Before getting accreditation on a product like this you have to have it assessed by the EU, then they give you a certificate which you can show to Amazon, Bid TV, Dragons' Den or whatever. I thought the EU board would already know all about T-Cut, batter and Lynx so I just sent the spunk. Then the certificate came back stating that not only was I now allowed to call it Spunk, but that I no longer had any actual choice and would
have to do so. So I said: "What d'you mean? I've called it Strunk now and printed all the labels. You said I could only call it Spunk if it was literally just spunk". And they said: "Well it
is literally just spunk". And I said: "Well the sample I sent
you was literally just spunk, but I've already told you the one everyone else gets has got T-Cut, batter and Lynx in it". And they said: "Well why have you just sent spunk if the product's got T-Cut, batter and Lynx in it?" So I said: "Because the proportions are variable and I was assuming you've already tested T-Cut, batter and Lynx." And they said: "So why bother sending the spunk?" And I said: "So you could test it and decide what category it falls into or something". And they said: "Well what the bloody hell category did you think it was gonna fall into, other than the category of 'spunk'?" So I said: "Well not all spunk cures wrinkles does it?" And they said: "How do we know?

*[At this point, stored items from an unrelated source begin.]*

[src/rtl/cpu_pkg.sv]
// Shared CPU definitions: next-PC op encodings, reset PC and the fetch-state encoding.
package cpu_pkg;

  localparam logic [2:0] OP_SEQ = 3'b000;
  localparam logic [2:0] OP_B   = 3'b001;
  localparam logic [2:0] OP_J   = 3'b010;
  localparam logic [2:0] OP_RA  = 3'b011;

  localparam logic [31:0] DEFAULT_RESET_PC = 32'h0000_3000;

  typedef enum logic [1:0] {
    IDLE = 2'd0,
    REQ  = 2'd1,
    WAIT = 2'd2,
    HOLD = 2'd3
  } fetch_state_e;

endpackage

[src/rtl/redirect_target.sv]
// Redirect target and taken computation, using the same next-PC rules as the NPC path.
module redirect_target
  import cpu_pkg::*;
#(
  parameter int unsigned NPC_W = 3
) (
  input  logic [NPC_W-1:0] op,
  input  logic [31:0]      pc,
  input  logic [31:0]      offset,
  input  logic [25:0]      j_address,
  input  logic [31:0]      reg_address,
  input  logic             if_branch,
  output logic             taken,
  output logic [31:0]      target
);

  logic [31:0] pc4;

  // Select the target by op; untaken branches and sequential ops do not redirect.
  always_comb begin
    pc4    = pc + 32'd4;
    taken  = 1'b0;
    target = pc4;
    case (op)
      OP_B: begin
        taken  = if_branch;
        target = pc4 + (offset << 2);
      end
      OP_J: begin
        taken  = 1'b1;
        target = {pc4[31:28], j_address, 2'b00};
      end
      OP_RA: begin
        taken  = 1'b1;
        target = reg_address;
      end
      default: begin
        taken  = 1'b0;
        target = pc4;
      end
    endcase
  end

endmodule

[src/rtl/fetch_sequencer.sv]
// IF-stage controller: owns the PC, sequences imem req/gnt/rvalid fetches and
// presents instructions to decode with valid/stall. Redirects kill wrong-path fetches.
module fetch_sequencer
  import cpu_pkg::*;
#(
  parameter logic [31:0]  RESET_PC = DEFAULT_RESET_PC,
  parameter int unsigned  NPC_W    = 3
) (
  input  logic             clk,
  input  logic             reset_n,
  input  logic             redirect_valid,
  input  logic [NPC_W-1:0] redirect_op,
  input  logic [31:0]      redirect_pc,
  input  logic [31:0]      offset,
  input  logic [25:0]      j_address,
  input  logic [31:0]      reg_address,
  input  logic             if_branch,
  input  logic             id_stall,
  output logic             imem_req,
  output logic [31:0]      imem_addr,
  input  logic             imem_gnt,
  input  logic             imem_rvalid,
  input  logic [31:0]      imem_rdata,
  output logic             if_valid,
  output logic [31:0]      if_instr,
  output logic [31:0]      if_pc,
  output logic             misalign_err
);

  fetch_state_e state, state_next;

  logic [31:0] pc;
  logic [31:0] fetch_pc;
  logic [31:0] pend_pc;
  logic        pend_valid;
  logic        kill;

  logic        taken;
  logic [31:0] target;
  logic        redir;
  logic        resp;
  logic        deliver;

  redirect_target #(
    .NPC_W (NPC_W)
  ) u_redirect_target (
    .op          (redirect_op),
    .pc          (redirect_pc),
    .offset      (offset),
    .j_address   (j_address),
    .reg_address (reg_address),
    .if_branch   (if_branch),
    .taken       (taken),
    .target      (target)
  );

  // Qualify redirect and response events used by both the FSM and the datapath.
  always_comb begin
    redir   = redirect_valid && taken;
    resp    = (state == WAIT) && imem_rvalid;
    deliver = resp && !kill && !redir;
  end

  // State register.
  always_ff @(posedge clk or negedge reset_n) begin
    if (!reset_n) state <= IDLE;
    else          state <= state_next;
  end

  // Next-state logic.
  always_comb begin
    state_next = state;
    case (state)
      IDLE: state_next = REQ;
      REQ:  if (imem_gnt) state_next = WAIT;
      WAIT: begin
        if (imem_rvalid) begin
          if (kill || redir)  state_next = REQ;
          else if (id_stall)  state_next = HOLD;
          else                state_next = REQ;
        end
      end
      HOLD: if (redir || !id_stall) state_next = REQ;
      default: state_next = IDLE;
    endcase
  end

  // Memory-side outputs; the address is the PC register, so it is stable until granted.
  always_comb begin
    imem_req  = (state == REQ);
    imem_addr = pc;
  end

  // PC, pending redirect, kill, and IF/ID output registers.
  // A redirect seen in REQ without a grant is parked in pend_pc so imem_addr stays
  // stable; the held fetch completes normally and the next fetch uses the target.
  always_ff @(posedge clk or negedge reset_n) begin
    if (!reset_n) begin
      pc           <= RESET_PC;
      fetch_pc     <= '0;
      pend_pc      <= '0;
      pend_valid   <= 1'b0;
      kill         <= 1'b0;
      if_valid     <= 1'b0;
      if_instr     <= '0;
      if_pc        <= '0;
      misalign_err <= 1'b0;
    end else begin
      case (state)
        REQ: begin
          if (imem_gnt) begin
            fetch_pc   <= pc;
            pend_valid <= 1'b0;
            kill       <= redir;
            if (redir)           pc <= target;
            else if (pend_valid) pc <= pend_pc;
            else                 pc <= pc + 32'd4;
          end else if (redir) begin
            pend_pc    <= target;
            pend_valid <= 1'b1;
          end
        end
        WAIT: begin
          if (redir) pc <= target;
          if (imem_rvalid) kill <= 1'b0;
          else if (redir)  kill <= 1'b1;
        end
        default: begin
          if (redir) pc <= target;
        end
      endcase

      if (deliver) begin
        if_valid <= 1'b1;
        if_instr <= imem_rdata;
        if_pc    <= fetch_pc;
      end else if (redir && ((state == HOLD) || resp)) begin
        if_valid <= 1'b0;
      end else if (if_valid && !id_stall) begin
        if_valid <= 1'b0;
      end

      if (redir && (target[1:0] != 2'b00)) misalign_err <= 1'b1;
    end
  end

endmodule

[config.mk]
export PLATFORM = sky130hd
export DESIGN_NAME = fetch_sequencer
export DESIGN_NICKNAME = d
export VERILOG_FILES = /design/src/rtl/cpu_pkg.sv /design/src/rtl/redirect_target.sv /design/src/rtl/fetch_sequencer.sv
export SDC_FILE = /design/constraint.sdc
export NUM_CORES = 1
export LEC_CHECK = 0
export ABC_AREA = 0
export CORE_MARGIN = 1.5
export CORE_UTILIZATION = 25
export CTS_CLUSTER_SIZE = 30
export DETAILED_ROUTE_END_ITERATION = 10
export PLACE_DENSITY = 0.52
export SLEW_MARGIN = 15
export SYNTH_ARGS = -nofsm -noshare
export SYNTH_HDL_FRONTEND = slang
export SYNTH_SLANG_ARGS = --single-unit
[constraint.sdc]
create_clock -name clk -period 6.4 [get_ports clk]
set_clock_uncertainty 0.15 [all_clocks]
set_input_delay 0.64 -clock clk [delete_from_list [all_inputs] [get_ports clk]]
set_output_delay 0.64 -clock clk [all_outputs]
set_load 0.005 [all_outputs]
==> results of run 1 <==
path summary, 6_finish.rpt:
| kind | cells after the start | startpoint | endpoint |
|---|---|---|---|
| setup reg to reg | 7 | state[1] | imem_addr[31] |
| max in group asynchronous | 2 | reset_n | imem_addr[28] |
| hold / removal | 1 | reset_n | fetch_pc[0] |
| min in group clk | 2 | fetch_pc[15] | fetch_pc[15] |
| setup / recovery | 18 | redirect_pc[4] | pend_pc[24] |
| hold reg to reg | 2 | fetch_pc[15] | fetch_pc[15] |
registers in the layout (all words and copies together) (netlist names), 2 cells and up:
| register | count |
|---|---|
| imem_addr | 32 |
| state | 2 |
| pend_pc | 32 |
| if_instr | 32 |
| if_pc | 32 |
| fetch_pc | 32 |
layout make-up:
cell class                      instances  area [um^2]
Fill cell                            4143        26800
Multi-Input combinational cell        880         5920
Sequential cell                       166         4160
Timing Repair Buffer                  271         2680
Tap cell                              532          666
Clock buffer                           19          443
Clock inverter                         13          126
Inverter                               20         75.1
placed cells by master (no fill, tap or decap), types with 8 or more instances in the layout:
cell and count:
ha_1 39, a221oi_1 9, o21a_1 8, and3_1 19, nand3_1 33, o211ai_1 16, buf_4 11, and2_1 10
nand4_1 16, a31oi_1 11, o21ai_0 49, o22ai_1 18, clkbuf_16 17, a21o_1 18, dfrtp_1 164, o21ai_1 30
xor2_1 36, a21oi_1 77, and4_1 8, inv_1 19, nor3_1 10, mux2_1 24, a211oi_1 14, clkdlybuf4s50_1 258
xnor2_1 34, nand2_1 137, nor2_1 89, mux2_2 75, nand2b_1 10
power by group:
group | leakage (nW) | switching [mW] | internal, mW
Clock | 0.255 | 0.461 | 0.551
Sequential | 2.03 | 0.418 | 1.55
Combinational | 3.43 | 0.959 | 1.22
Total | 5.72 | 1.84 | 3.32
layer usage:
layer  track usage  part of all wire  up-vias
met5             0                 0        -
li1              -                 -     4545
met4        0.0427             0.016        0
met1         0.236              0.48     4652
met3        0.0279             0.059       30
met2         0.258              0.44      329
metrics by stage:
step	instance area, um^2	hold WS (ns)
after floorplan	10300	0.194
after global placement	13500	0.306
after detailed placement	13500	0.312
after CTS	14100	0.253
after global routing	14100	0.263
final	14100	0.204
critical path: cells and delay by family:
family	cells	cell delay (ns)
adder cells (fa/ha/maj)	1	0.40
multiplexers	1	0.30
AO/OA/AOI/OAI	6	1.46
buffers and inverters	3	0.86
XOR/XNOR	1	0.16
AND/OR/NAND/NOR	6	1.13
cell families after synthesis:
logic type | after synthesis | synth area share
compound gates | 310 | 0.191
xor+xnor | 70 | 0.0592
fa+ha+maj | 40 | 0.0491
buf+inv | 78 | 0.0283
flops | 166 | 0.402
mux | 105 | 0.114
simple gates | 355 | 0.157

We don't sit there wanking in front of the telly all night and then putting it on our faces do we?"...
Anyway, fifty or so emails later they requested full details of my manufacturing process. So I sent them a vid of me making the miracle juice in my lounge, with Lolly Badcock and Camilla on the TV. They described my manufacturing process as "total chaos" (the EU, that is, not Lolly and Camilla), and said that because I obviously didn't know what I was doing I'd have to label the product Spunk, then write 'May contain T-Cut, batter and Lynx' underneath.
But to answer the original question, life has now essentially become one long wank.